Modern cosmology relies on the analysis of large galaxy surveys to understand the large-scale structure of the universe. A crucial aspect is the modeling of the power spectrum of biased tracers (galaxies), which do not perfectly reflect the distribution of dark matter. For decades, perturbative templates have been developed in Eulerian and Lagrangian frameworks for the standard cosmological model $\Lambda$CDM. However, to go beyond $\Lambda$CDM and explore modified gravity theories, more sophisticated tools are required that can accurately handle nonlinear regimes.

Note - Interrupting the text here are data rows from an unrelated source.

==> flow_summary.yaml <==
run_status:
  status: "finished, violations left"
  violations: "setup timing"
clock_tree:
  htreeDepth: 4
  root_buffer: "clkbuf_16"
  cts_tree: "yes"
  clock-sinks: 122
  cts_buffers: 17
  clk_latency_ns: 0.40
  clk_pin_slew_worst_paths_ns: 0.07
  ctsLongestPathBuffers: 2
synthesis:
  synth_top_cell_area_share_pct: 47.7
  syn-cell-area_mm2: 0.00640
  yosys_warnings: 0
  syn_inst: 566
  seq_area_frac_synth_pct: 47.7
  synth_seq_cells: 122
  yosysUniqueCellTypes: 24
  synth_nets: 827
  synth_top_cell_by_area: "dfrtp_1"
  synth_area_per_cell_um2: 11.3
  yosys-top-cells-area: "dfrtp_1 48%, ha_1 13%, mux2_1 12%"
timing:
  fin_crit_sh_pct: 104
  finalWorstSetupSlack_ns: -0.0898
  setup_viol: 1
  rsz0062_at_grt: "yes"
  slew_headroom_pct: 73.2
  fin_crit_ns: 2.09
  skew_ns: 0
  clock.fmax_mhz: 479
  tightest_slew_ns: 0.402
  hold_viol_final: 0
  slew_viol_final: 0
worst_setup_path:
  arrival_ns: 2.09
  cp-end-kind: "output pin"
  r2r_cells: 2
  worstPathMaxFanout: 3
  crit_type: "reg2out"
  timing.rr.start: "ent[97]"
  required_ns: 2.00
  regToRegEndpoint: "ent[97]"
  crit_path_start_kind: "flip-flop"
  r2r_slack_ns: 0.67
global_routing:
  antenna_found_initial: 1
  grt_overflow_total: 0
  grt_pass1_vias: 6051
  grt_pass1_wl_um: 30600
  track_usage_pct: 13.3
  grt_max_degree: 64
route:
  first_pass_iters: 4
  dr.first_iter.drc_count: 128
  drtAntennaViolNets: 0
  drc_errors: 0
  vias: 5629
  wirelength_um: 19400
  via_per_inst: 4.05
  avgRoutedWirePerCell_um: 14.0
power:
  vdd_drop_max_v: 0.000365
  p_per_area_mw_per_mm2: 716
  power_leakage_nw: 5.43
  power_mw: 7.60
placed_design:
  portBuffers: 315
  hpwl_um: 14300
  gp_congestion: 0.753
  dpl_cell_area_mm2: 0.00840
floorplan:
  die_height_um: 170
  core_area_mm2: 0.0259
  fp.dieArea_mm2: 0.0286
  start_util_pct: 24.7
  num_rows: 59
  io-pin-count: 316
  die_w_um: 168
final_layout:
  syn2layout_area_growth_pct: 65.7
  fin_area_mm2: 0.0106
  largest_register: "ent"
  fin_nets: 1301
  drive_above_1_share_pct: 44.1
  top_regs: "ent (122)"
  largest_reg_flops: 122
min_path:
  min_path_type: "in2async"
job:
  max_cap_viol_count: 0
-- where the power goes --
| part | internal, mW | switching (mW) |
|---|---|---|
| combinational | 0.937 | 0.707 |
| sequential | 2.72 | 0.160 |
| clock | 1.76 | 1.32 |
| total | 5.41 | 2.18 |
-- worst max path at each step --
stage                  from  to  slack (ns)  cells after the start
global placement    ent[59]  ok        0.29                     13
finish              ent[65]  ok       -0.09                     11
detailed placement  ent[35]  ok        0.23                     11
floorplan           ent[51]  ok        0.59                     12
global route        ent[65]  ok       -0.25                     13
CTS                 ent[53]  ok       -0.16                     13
### src/sv/pxc_pkg.sv
`timescale 1ns / 1ps
// ----------------------------------------------------------------------------
// pxc_pkg: shared types and constants of the preamble cross-correlation peak detector
// Widths, preamble taps, peak-test ratios and pipeline depth.
// ----------------------------------------------------------------------------
package pxc_pkg;

	localparam int WINDOW_LEN  = 16;   // correlation window and power history depth
	localparam int SAMPLE_BITS = 16;   // significant low bits of each input part
	localparam int SMP_W       = 16;   // port width of one sample part
	localparam int COEF_W      = 13;   // signed tap width (largest |tap| is 2342)
	localparam int ACC_W       = 32;   // correlation partial sums (|sum| < 2^30)
	localparam int SHR         = 4;    // post-correlation scaling
	localparam int SQ_W        = 27;   // shifted sum part, signed
	localparam int POW_W       = 2 * SQ_W;
	localparam int RATIO_W     = 14;
	localparam int RATIO_HI    = 10000; // power * 10000 >= h * 9999
	localparam int RATIO_LO    = 9999;
	localparam int SCL_W       = POW_W + RATIO_W;
	localparam int TOT_W       = POW_W + $clog2(WINDOW_LEN);
	localparam int MEAN_NUM    = 13;   // 13 * sum(h) <= 160 * power
	localparam int MEAN_DEN    = 160;
	localparam int CMP_W       = TOT_W + 4;
	localparam int PIPE_N      = 6;    // register stages from accept to result

	typedef struct packed {
		logic signed [SMP_W-1:0] re;
		logic signed [SMP_W-1:0] im;
	} smp_t;

	typedef struct packed {
		logic signed [ACC_W-1:0] re;
		logic signed [ACC_W-1:0] im;
	} acc_t;

	// power history entry with its pre-scaled copy (h * 9999)
	typedef struct packed {
		logic [POW_W-1:0] pw;
		logic [SCL_W-1:0] scl;
	} pwr_ent_t;

	localparam int PRE_RE [WINDOW_LEN] = '{
		753, -2162, -212, 2342, 1507, 2342, -212, -2162,
		753, 32, -1294, -212, 0, -212, -1294, 32};
	localparam int PRE_IM [WINDOW_LEN] = '{
		-753, -32, 1294, 212, 0, 212, 1294, -32,
		-753, 2162, 212, -2342, -1507, -2342, 212, 2162};

	// Tap for the sample that is j items old: the current sample takes tap 0,
	// a sample j items old takes tap WINDOW_LEN - j.
	function automatic logic signed [COEF_W-1:0] tap_re(input int j);
		return COEF_W'(PRE_RE[(WINDOW_LEN - j) % WINDOW_LEN]);
	endfunction

	function automatic logic signed [COEF_W-1:0] tap_im(input int j);
		return COEF_W'(PRE_IM[(WINDOW_LEN - j) % WINDOW_LEN]);
	endfunction

endpackage

### src/sv/pxc_corr_cell.sv
`timescale 1ns / 1ps
// ----------------------------------------------------------------------------
// pxc_corr_cell: one tap of the transposed correlator
// Multiplies the broadcast sample by a fixed tap and adds the neighbor's sum.
// ----------------------------------------------------------------------------
module pxc_corr_cell import pxc_pkg::*; (
	input  logic                     clk,
	input  logic                     arst_n,
	input  logic                     shift,
	input  smp_t                     x,
	input  logic signed [COEF_W-1:0] c_re,
	input  logic signed [COEF_W-1:0] c_im,
	input  acc_t                     sum_in,
	output acc_t                     sum
);

	logic signed [SMP_W+COEF_W-1:0] p_rr, p_ii, p_ri, p_ir;
	acc_t                           sum_d;

	// plain complex product, no conjugate
	assign p_rr = x.re * c_re;
	assign p_ii = x.im * c_im;
	assign p_ri = x.re * c_im;
	assign p_ir = x.im * c_re;

	assign sum_d.re = sum_in.re + ACC_W'(p_rr) - ACC_W'(p_ii);
	assign sum_d.im = sum_in.im + ACC_W'(p_ri) + ACC_W'(p_ir);

	always_ff @(posedge clk or negedge arst_n) begin
		if (!arst_n) begin
			sum <= '0;
		end else if (shift) begin
			sum <= sum_d;
		end
	end

endmodule

### config.mk
export PLATFORM = sky130hd
export DESIGN_NAME = pxc_corr_cell
export DESIGN_NICKNAME = d
export VERILOG_FILES = /design/src/sv/pxc_pkg.sv /design/src/sv/pxc_corr_cell.sv
export SDC_FILE = /design/constraint.sdc
export NUM_CORES = 2
export LEC_CHECK = 0
export BUFFER_PORTS_ARGS = -buffer_cell sky130_fd_sc_hd__buf_2
export CAP_MARGIN = 20
export CELL_PAD_IN_SITES_DETAIL_PLACEMENT = 2
export CELL_PAD_IN_SITES_GLOBAL_PLACEMENT = 2
export CORE_MARGIN = 1.5
export CORE_UTILIZATION = 38
export DETAILED_ROUTE_END_ITERATION = 8
export PLACE_DENSITY_LB_ADDON = 0.25
export SYNTH_ARGS = -nofsm -noshare
export SYNTH_HDL_FRONTEND = slang
export SYNTH_SLANG_ARGS = --single-unit
### constraint.sdc
create_clock -name clk -period 1.2 [get_ports clk]
set_clock_uncertainty 0.2 [all_clocks]
set_input_delay 0.24 -clock clk [delete_from_list [all_inputs] [get_ports clk]]
set_output_delay 0.24 -clock clk [all_outputs]
set_load 0.005 [all_outputs]
### After elaboration in Yosys (flattened, before gate mapping)

Index checks and enable logic that the tools add are counted.

* multipliers: 4
* $add $sub $neg: 4

Operators with widths (count)
* $mul A16 B13 Y29: 4
* $add A32 B29 Y32: 3
* $sub A32 B29 Y32: 1

* bits of input ports: 125
* bits in registers: 64
* output and inout bits: 64

### Logic depth before layout (Yosys ltp)

* depth in word-level cells: 3
* depth in mapped cells: 26
* gate-level depth less buffers: 25

### Least setup slack after synthesis

Ideal clock, no wire load.

* kind: input port to flip-flop
* from: input port x[31] in the netlist's numbering
* to: register sum[61] in the netlist's numbering
* data arrival time: 6631 ps
* path buffers: 2
* setup slack: -5758 ps
* cell stages on the path: 20
* cells stage by stage: clkbuf_1 clkbuf_1 nand2_1 fa_1 inv_1 fa_1 fa_1 fa_1 fa_1 fa_1 fa_1 ha_1 ha_1 a211oi_1 nor2_1 o41ai_1 o21ai_0 o221ai_1 a31oi_1 a311o_1

* longest elaborated chain between the ends: 3

Ends and longest elaborated chain
* start, declared: RTL line pxc_corr_cell.sv:10 `input smp_t x,`
* $mul A16 B13 Y29: RTL line pxc_corr_cell.sv:21 `assign p_rr = x.re * c_re;`
* $add A32 B29 Y32: RTL line pxc_corr_cell.sv:26 `assign sum_d.re = sum_in.re + ACC_W'(p_rr) - ACC_W'(p_ii);`
* $sub A32 B29 Y32: RTL line pxc_corr_cell.sv:26
* end signal, assigned: RTL line pxc_corr_cell.sv:33 `sum <= sum_d;`
* end, declared: RTL line pxc_corr_cell.sv:14 `output acc_t sum`

Every way passes these cells.
A chain may end at the register's enable or synchronous reset.

### Worst setup path in the final report

* from: input port c_re[3]
* to: register sum[26] in the netlist's numbering

* longest elaborated chain between the ends: 2

Ends and longest elaborated chain
* start, declared: RTL line pxc_corr_cell.sv:11 `input logic signed [COEF_W-1:0] c_re,`
* $mul A16 B13 Y29: RTL line pxc_corr_cell.sv:24 `assign p_ir = x.im * c_re;`
* $add A32 B29 Y32: RTL line pxc_corr_cell.sv:27 `assign sum_d.im = sum_in.im + ACC_W'(p_ri) + ACC_W'(p_ir);`

Every way passes these cells.

==> results.cfg <==
[run_status]
outcome = finished with violations
violations = negative setup slack

[finish]
antenna_cells = 0
fillCellCount = 9777
nets = 5818
reg.largest.list = sum x64
largest_reg_flops = 64
final_core_util_pct = 50.3
area_delta_synth_final_pct = 30.7
regMostFlops = sum
drive_gt1_share_pct = 30.0

[drt]
viasPerCell = 5.18
drc_errors = 0
drtAntennaViolNets = 0
dr.pass1.iters = 5
vias = 29400
routed_wl_mm = 160
avgRoutedWirePerCell_um = 28.3
drt_iter0_drc = 1379

[global_route]
grt_pass1_wl_mm = 211
grt_start_max_net_pins = 32
grt_antenna_before_repair = 0
grt_pass1_vias = 35600
track_usage_pct = 28.7
grt_overflow_total = 0

[timing]
setup_viol = 128
worstMarginPinSlew_ns = 0.612
slew_headroom_pct = 59.1
min_period_over_period_pct = 591
max_freq_ghz = 0.141
final-hold-violation-count = 0
drv_slew = 0
rsz0062_at_grt = yes
setup_ws_ns = -5.89
final.min_clock_period_ns = 7.09
fin_tns_setup_ns = -324.06

[yosys]
ys_types = 70
synth_edf_count = 0
synth_async_sr_flop_share_pct = 100
synth.ff_latch_count = 64
synth_top_area_cell = fa_1
synth_most_common_cell = fa_1
synth_cells = 3754
syn_avg_cell_area_um2 = 9.77
yosys_warnings = 0
synth_nets = 5173
netlist_area_um2 = 36700
yosys-top-cells-count = fa_1, inv_1, nand2_1
synth_ff_type = dfrtp_1
seq_area_frac_synth_pct = 4.37
synth_top_area_share_pct = 55.7
yosys-top-cells-area = fa_1, inv_1, ha_1

[clocking]
cts-htree-levels = 3
clk_pin_slew_ns = 0.09
cts_root_buffer = clkbuf_16
cts_buffers = 9
clk_latency_ns = 0.41
cts_sinks = 64
cts_tree = done
clk_path_buf_depth = 2

[worst_setup_path]
crit_fanout = 9
critPathKind = input pin to register
worst_setup_path_start_kind = input pin
crit_path_end_kind = register
cp.required_ns = 1.31
crit_arrival_ns = 7.20

[placed_design]
gp_congestion = 0.853
dpl.hpwl_mm = 113
portBuffers = 188

[die]
die_width_um = 314
die_area_um2 = 98400
pin_count = 189
fp.coreArea_um2 = 95300
fp-row-count = 113
start_util_pct = 38.5
fp.dieH_um = 314

[job]
cap_violations = 0

[hold_path]
hold_class = input pin to asynchronous set/reset pin
-- cell usage in the layout (no fill, tap or decap), types with 15 or more instances in the layout --
cell and n:
fa_2 78, and2_1 263, a21o_1 21, mux2_2 15
buf_12 63, buf_6 117, ha_1 171, xnor2_1 41
dfrtp_1 64, inv_2 49, buf_8 20, mux2_4 24
nor2_1 72, buf_4 456, o21a_1 15, a21oi_2 18
ha_4 101, fa_1 942, nand2b_1 18, clkbuf_16 16
and2_4 56, nand2_2 26, nand2_1 444, buf_2 128
inv_1 940
-- area by class of cell --
class	count	area, um^2	share of cell area (%)
clock buffer	9	225	0.470
timing repair buffer	792	7130	14.9
tap	1265	1580	3.30
multi-input combinational	2540	33600	70.0
sequential	64	1600	3.34
inverter	992	3730	7.78
clock inverter	7	103	0.214
-- metal layers --
layer	wire length [um]	global-route usage [%]	part of all wire [%]
met2	86600	54.0	54
met4	10400	10.5	6.5
met1	57100	33.4	36
met5	0	0	0
met3	6220	3.01	3.9
-- cell families after synthesis --
group	Yosys count	synth area share, %
compound gates	182	3.59
xor+xnor	62	1.48
fa+ha+maj	1294	65.0
buf+inv	1150	11.8
flops	64	4.37
mux	39	1.21
simple gates	963	12.5
-- worst max-delay path, cell delays in order --
cell       delay (ns)
buf_8            0.13
buf_6            0.15
and2_1           0.22
fa_1             0.60
inv_1            0.10
fa_1             0.52
inv_1            0.08
ha_1             0.16
inv_1            0.07
fa_1             0.59
inv_1            0.10
fa_2             0.51
fa_1             0.60
inv_2            0.06
fa_2             0.39
inv_2            0.08
fa_2             0.45
ha_4             0.20
a211oi_2         0.54
nor2_4           0.12
a2bb2oi_4        0.24
a21oi_4          0.10
or3_4            0.42
a31oi_4          0.15
xnor2_1          0.09
mux2_4           0.25
-- worst paths after layout --
path	from	slack [ns]	depth (start not counted)	endpoint
min	arst_n	0.0001	2	sum[1]
min reg2reg	sum[25]	0.30	2	sum[25]
max reg2reg	sum[61]	-0.27	3	sum[61]
min in group clk	sum_in[33]	0.05	3	sum[33]
max	c_re[3]	-5.89	26	sum[26]
max in group asynchronous	arst_n	0.31	3	sum[56]
-- through the flow --
| stage | area [um^2] | cells | hold slack, ns | setup slack [ns] |
|---|---|---|---|---|
| detailed placement | 43700 | 5511 | -0.0967 | -6.43 |
| floorplan | 38400 | 3754 | -0.256 | -5.34 |
| CTS | 45700 | 5585 | -0.0159 | -5.61 |
| global placement | 43700 | 5511 | -0.0964 | -6.15 |
| global route | 47900 | 5669 | 0.00644 | -5.97 |
| finish | 47900 | 5669 | 0.000130 | -5.89 |
-- timing repair --
| item | CTS | global route |
|---|---|---|
| cloned | 0 | 7 |
| hold buffers | 1 | 0 |
| hold endpoints to repair | 65 | 0 |
| setup buffers | 63 | 93 |
| gates resized for setup | 334 | 311 |
| endpoints found under the setup margin | 128 | 128 |
| pin swaps | 143 | 182 |
Power is left out: the tool's default activity adds up to more than one toggle a clock period on the data nets, which glitch-free logic cannot reach.
===== config.mk =====
export PLATFORM = sky130hd
export DESIGN_NAME = xmodem_checksum_receiver_core
export DESIGN_NICKNAME = d
export VERILOG_FILES = /design/src/xcr_pkg.sv /design/src/xcr_proto.sv /design/src/xmodem_checksum_receiver_core.sv
export SDC_FILE = /design/constraint.sdc
export NUM_CORES = 1
export LEC_CHECK = 0
export BUFFER_PORTS_ARGS = -buffer_cell sky130_fd_sc_hd__clkbuf_2
export CORE_MARGIN = 8
export CORE_UTILIZATION = 55
export CTS_CLUSTER_DIAMETER = 120
export DETAILED_ROUTE_END_ITERATION = 8
export PLACE_DENSITY = 0.91
export SETUP_SLACK_MARGIN = 0.05
export SLEW_MARGIN = 10
export SYNTH_ARGS = -nofsm -noshare
export SYNTH_HDL_FRONTEND = slang
export SYNTH_SLANG_ARGS = --single-unit
export TNS_END_PERCENT = 50

===== constraint.sdc =====
create_clock -name clk -period 7.1 [get_ports clk]
set_clock_uncertainty 0.05 [all_clocks]
set_input_delay 1.42 -clock clk [delete_from_list [all_inputs] [get_ports clk]]
set_output_delay 1.42 -clock clk [all_outputs]
set_load 0.01 [all_outputs]
File: config.mk
export PLATFORM = sky130hd
export DESIGN_NAME = epoch_seconds_to_calendar
export DESIGN_NICKNAME = d
export VERILOG_FILES = /design/src/hw/rtl/esc_pkg.sv /design/src/hw/rtl/esc_ctrl.sv /design/src/hw/rtl/esc_datapath.sv /design/src/hw/rtl/epoch_seconds_to_calendar.sv
export SDC_FILE = /design/constraint.sdc
export NUM_CORES = 2
export LEC_CHECK = 0
export ABC_AREA = 1
export BUFFER_PORTS_ARGS = -buffer_cell sky130_fd_sc_hd__buf_4
export CAP_MARGIN = 0
export CORE_ASPECT_RATIO = 1.25
export CORE_MARGIN = 5
export CORE_UTILIZATION = 40
export DETAILED_ROUTE_END_ITERATION = 12
export PLACE_DENSITY = 0.63
export SLEW_MARGIN = 25
export SYNTH_ARGS = -nofsm -noshare
export SYNTH_HDL_FRONTEND = slang
export SYNTH_SLANG_ARGS = --single-unit
File: constraint.sdc
create_clock -name clk -period 9.5 [get_ports clk]
set_input_delay 0.95 -clock clk [delete_from_list [all_inputs] [get_ports clk]]
set_output_delay 0.95 -clock clk [all_outputs]
set_load 0.1 [all_outputs]
==> src/design/fovu_sqrt.sv <==
// pipelined integer square root, one result bit per stage
module fovu_sqrt #(
  parameter int unsigned SW = fovu_pkg::SUM_W,
  parameter int unsigned RW = fovu_pkg::RAD_W,
  parameter int unsigned TW = 8
) (
  input  logic          clk_i,
  input  logic          rst_ni,
  input  logic          en_i,
  input  logic          vld_i,
  input  logic [SW-1:0] val_i,
  input  logic [TW-1:0] tag_i,
  output logic          vld_o,
  output logic [RW-1:0] root_o,
  output logic [TW-1:0] tag_o
);

  logic          vld_q  [RW];
  logic [SW-1:0] rem_q  [RW];
  logic [RW-1:0] root_q [RW];
  logic [TW-1:0] tag_q  [RW];

  for (genvar j = 0; j < RW; j++) begin : g_stage
    localparam int unsigned B = RW - 1 - j;
    logic          vin;
    logic [SW-1:0] rin;
    logic [RW-1:0] qin;
    logic [TW-1:0] tin;
    logic [SW:0]   trial;
    logic          take;

    if (j == 0) begin : g_first
      assign vin = vld_i;
      assign rin = val_i;
      assign qin = '0;
      assign tin = tag_i;
    end else begin : g_next
      assign vin = vld_q[j-1];
      assign rin = rem_q[j-1];
      assign qin = root_q[j-1];
      assign tin = tag_q[j-1];
    end

    assign trial = ({{(SW+1-RW){1'b0}}, qin} << (B + 1)) | ((SW+1)'(1) << (2 * B));
    assign take  = {1'b0, rin} >= trial;

    always_ff @(posedge clk_i or negedge rst_ni) begin
      if (!rst_ni) begin
        vld_q[j] <= 1'b0;
      end else if (en_i) begin
        vld_q[j] <= vin;
      end
    end

    always_ff @(posedge clk_i) begin
      if (en_i) begin
        rem_q[j]  <= take ? SW'({1'b0, rin} - trial) : rin;
        root_q[j] <= take ? (qin | (RW'(1) << B)) : qin;
        tag_q[j]  <= tin;
      end
    end
  end

  assign vld_o  = vld_q[RW-1];
  assign root_o = root_q[RW-1];
  assign tag_o  = tag_q[RW-1];

endmodule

This work addresses the implementation of the biased perturbative expansion, within the local Lagrangian bias scheme, in the framework of the Hybrid Effective Field Theory (HEFT). HEFT combines perturbation theory with dark matter simulations to model the nonlinear regime. The researchers focused on $f(R)$ gravity, a modified gravity theory that exhibits scale-dependent growth and a "chameleon screening" effect, making it a particularly challenging scenario for Lagrangian perturbation theory calculations and for generating accurate numerical simulations.

The authors present a detailed description of the elements necessary to analytically calculate biased power spectra with loop corrections. These analytical predictions are compared with the results of fully non-perturbative simulations, validating the approach. Finally, they propose a strategy to extend existing HEFT-based emulators for $\Lambda$CDM, such as \texttt{bacco} and \texttt{Aemulus}, to cosmologies beyond the standard model, opening the door to a more robust analysis of data from future galaxy surveys in the context of modified gravity theories.